• _Work request_
Search the records below for "target" and copy every line it turns up in.
------------------------------------------------
<file path="src/bfx_pkg.sv">
// Package of constants and types for the bit-invert and flag-branch executor
// ----------------------------------------------------------------------------
// What this block does
// ----------------------------------------------------------------------------
// What this block does
// - Bit-invert opcode 0111, then bit number, access flag, file address.
// - Bit-invert flips only the selected bit of the addressed location.
// - Access flag 0 selects the access bank, ignoring the bank select register.
// - Access flag 1 forms address from bank select register plus file address.
// - Branch-on-overflow upper byte is 1110 0100, signed offset below.
// - Branch-on-overflow branches only when overflow flag is set.
// - Branch-on-zero upper byte is 1110 0000, signed offset below.
// - Branch-on-zero branches only when zero flag is set.
// - Taken target is incremented counter plus twice the signed offset.
// - Branch takes one cycle untaken, two cycles taken.
// - Phases decode, read literal, process, write PC or idle; taken adds idle cycle.
package bfx_pkg;

    localparam logic [3:0]  BIT_INVERT_OPC = 4'h7;
    localparam logic [7:0]  BRANCH_OV_UPPER = 8'hE4;
    localparam logic [7:0]  BRANCH_Z_UPPER  = 8'hE0;
    localparam int          PC_W           = 21;
    localparam int          DADDR_W        = 12;
    localparam logic [7:0]  ACCESS_SPLIT   = 8'h80;
    localparam logic [3:0]  ACCESS_HI_BANK = 4'hF;
    localparam logic [3:0]  ACCESS_LO_BANK = 4'h0;
    localparam logic [PC_W-1:0] PC_RESET   = 21'h000000;
    localparam logic [PC_W-1:0] PC_STEP    = 21'h000002;

    typedef enum logic [1:0] {
        BFX_Q1,
        BFX_Q2,
        BFX_Q3,
        BFX_Q4
    } bfx_phase_e;

    typedef enum logic [1:0] {
        BFX_OP_NONE,
        BFX_OP_INVERT,
        BFX_OP_BRANCH_OV,
        BFX_OP_BRANCH_Z
    } bfx_op_e;

    typedef struct packed {
        bfx_op_e      op;
        logic [2:0]   bit_num;
        logic         access_sel;
        logic [7:0]   lit;
    } bfx_dec_s;

    typedef struct packed {
        logic               we;
        logic [DADDR_W-1:0] addr;
        logic [7:0]         wdata;
    } bfx_dwr_s;

endpackage

</file>
<file path="src/bfx_decode.sv">
// Opcode field decoder
`timescale 1ns/1ns
module bfx_decode
    import bfx_pkg::*;
(
    input  wire logic [15:0]       instr,
    output bfx_pkg::bfx_dec_s      dec
);
    always_comb
    begin
        dec            = '0;
        dec.lit        = instr[7:0];
        dec.bit_num    = instr[11:9];
        dec.access_sel = instr[8];
        if (instr[15:12] == BIT_INVERT_OPC)
        begin
            dec.op = BFX_OP_INVERT;
        end
        else if (instr[15:8] == BRANCH_OV_UPPER)
        begin
            dec.op = BFX_OP_BRANCH_OV;
        end
        else if (instr[15:8] == BRANCH_Z_UPPER)
        begin
            dec.op = BFX_OP_BRANCH_Z;
        end
        else
        begin
            dec.op = BFX_OP_NONE;
        end
    end
endmodule

</file>
<file path="src/bfx_addr.sv">
// Banked versus access-bank operand address former
`timescale 1ns/1ns
module bfx_addr
    import bfx_pkg::*;
(
    input  wire logic [7:0]              file_addr,
    input  wire logic                    access_sel,
    input  wire logic [3:0]              bank,
    output logic [bfx_pkg::DADDR_W-1:0]  addr
);
    always_comb
    begin
        if (access_sel)
        begin
            addr = {bank, file_addr};
        end
        else if (file_addr < ACCESS_SPLIT)
        begin
            addr = {ACCESS_LO_BANK, file_addr};
        end
        else
        begin
            addr = {ACCESS_HI_BANK, file_addr};
        end
    end
endmodule

</file>
<file path="src/bfx_exec.sv">
// Four-phase executor for bit-invert and flag branches
//
// Design decisions made here: the strobed register port and the placing of the registers.
`timescale 1ns/1ns
module bfx_exec
    import bfx_pkg::*;
(
    input  wire logic                       CLK,
    input  wire logic                       NRST,
    input  wire logic                       CE,
    input  wire logic [15:0]                INSTR,
    input  wire logic                       INSTR_VALID,
    input  wire logic [3:0]                 BANK_SELECT_REG,
    input  wire logic                       FLAG_OV,
    input  wire logic                       FLAG_Z,
    input  wire logic [7:0]                 DMEM_RDATA,
    output logic [bfx_pkg::DADDR_W-1:0]     DMEM_ADDR,
    output logic                            DMEM_RE,
    output bfx_pkg::bfx_dwr_s               DMEM_WR,
    output logic [bfx_pkg::PC_W-1:0]        PC,
    output bfx_pkg::bfx_phase_e             PHASE,
    output logic                            STALL_CYCLE,
    output logic                            BUSY_INSTR
);
    import bfx_pkg::*;

    bfx_dec_s             dec;
    bfx_dec_s             cur;
    logic [DADDR_W-1:0]   op_addr;
    logic [7:0]           proc_data;
    logic                 taken;
    logic [PC_W-1:0]      target;

    // ------------------------------------------------------------------------
    // Decode and address
    // ------------------------------------------------------------------------
    bfx_decode u_dec
    (
        .instr (INSTR),
        .dec   (dec)
    );

    bfx_addr u_addr
    (
        .file_addr  (cur.lit),
        .access_sel (cur.access_sel),
        .bank       (BANK_SELECT_REG),
        .addr       (op_addr)
    );

    // ------------------------------------------------------------------------
    // Phase counter
    // ------------------------------------------------------------------------
    // Phase only advances with CE so the caller can freeze the core
    always_ff @(posedge CLK or negedge NRST)
    begin
        if (!NRST)
        begin
            PHASE <= BFX_Q1;
        end
        else if (CE)
        begin
            case (PHASE)
                BFX_Q1:  PHASE <= BFX_Q2;
                BFX_Q2:  PHASE <= BFX_Q3;
                BFX_Q3:  PHASE <= BFX_Q4;
                BFX_Q4:  PHASE <= BFX_Q1;
                default: PHASE <= BFX_Q1;
            endcase
        end
    end

    // ------------------------------------------------------------------------
    // Instruction latch
    // ------------------------------------------------------------------------
    // Decode in Q1
    always_ff @(posedge CLK or negedge NRST)
    begin
        if (!NRST)
        begin
            cur        <= '0;
            BUSY_INSTR <= 1'b0;
        end
        else if (CE && PHASE == BFX_Q1)
        begin
            if (STALL_CYCLE || !INSTR_VALID)
            begin
                cur        <= '0;
                BUSY_INSTR <= 1'b0;
            end
            else
            begin
                cur        <= dec;
                BUSY_INSTR <= (dec.op != BFX_OP_NONE);
            end
        end
    end

    // ------------------------------------------------------------------------
    // Branch condition and target
    // ------------------------------------------------------------------------
    // Overflow and zero flag gate
    assign taken = (cur.op == BFX_OP_BRANCH_OV && FLAG_OV) || (cur.op == BFX_OP_BRANCH_Z && FLAG_Z);

    // PC plus step plus twice offset
    // PC still holds this word here, so the step is added explicitly
    assign target = PC + PC_STEP + {{(PC_W-9){cur.lit[7]}}, cur.lit, 1'b0};

    // ------------------------------------------------------------------------
    // Program counter
    // ------------------------------------------------------------------------
    // PC advances past this word only at its own Q4 edge
    always_ff @(posedge CLK or negedge NRST)
    begin
        if (!NRST)
        begin
            PC <= PC_RESET;
        end
        else if (CE && PHASE == BFX_Q4)
        begin
            if (taken)
            begin
                PC <= target;
            end
            else if (!STALL_CYCLE)
            begin
                PC <= PC + PC_STEP;
            end
        end
    end

    // ------------------------------------------------------------------------
    // Taken-branch idle cycle
    // ------------------------------------------------------------------------
    // Extra cycle when taken
    always_ff @(posedge CLK or negedge NRST)
    begin
        if (!NRST)
        begin
            STALL_CYCLE <= 1'b0;
        end
        else if (CE && PHASE == BFX_Q4)
        begin
            STALL_CYCLE <= taken;
        end
    end

    // ------------------------------------------------------------------------
    // Bit-invert read-modify-write
    // ------------------------------------------------------------------------
    // Read in Q2
    always_ff @(posedge CLK or negedge NRST)
    begin
        if (!NRST)
        begin
            DMEM_RE   <= 1'b0;
            DMEM_ADDR <= '0;
        end
        else if (CE)
        begin
            DMEM_RE <= (PHASE == BFX_Q1) && INSTR_VALID && !STALL_CYCLE
                       && dec.op == BFX_OP_INVERT;
            if (PHASE == BFX_Q2 && cur.op == BFX_OP_INVERT)
            begin
                DMEM_ADDR <= op_addr;
            end
        end
    end

    // Read data is sampled in Q3, one cycle after the strobe
    // Flip selected bit
    always_ff @(posedge CLK or negedge NRST)
    begin
        if (!NRST)
        begin
            proc_data <= '0;
        end
        else if (CE && PHASE == BFX_Q3 && cur.op == BFX_OP_INVERT)
        begin
            proc_data <= DMEM_RDATA ^ (8'h01 << cur.bit_num);
        end
    end

    // Address is computed at Q2 so the read strobe leads it
    // Write in Q4
    always_ff @(posedge CLK or negedge NRST)
    begin
        if (!NRST)
        begin
            DMEM_WR <= '0;
        end
        else if (CE)
        begin
            DMEM_WR.we <= (PHASE == BFX_Q4) && cur.op == BFX_OP_INVERT;
            if (PHASE == BFX_Q4)
            begin
                DMEM_WR.addr  <= op_addr;
                DMEM_WR.wdata <= proc_data;
            end
        end
    end
endmodule

</file>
------------------------------------------------
• _Exercise answer_
// - Taken target is incremented counter plus twice the signed offset.
    logic [PC_W-1:0]      target;
    // Branch condition and target
    assign target = PC + PC_STEP + {{(PC_W-9){cur.lit[7]}}, cur.lit, 1'b0};
                PC <= target;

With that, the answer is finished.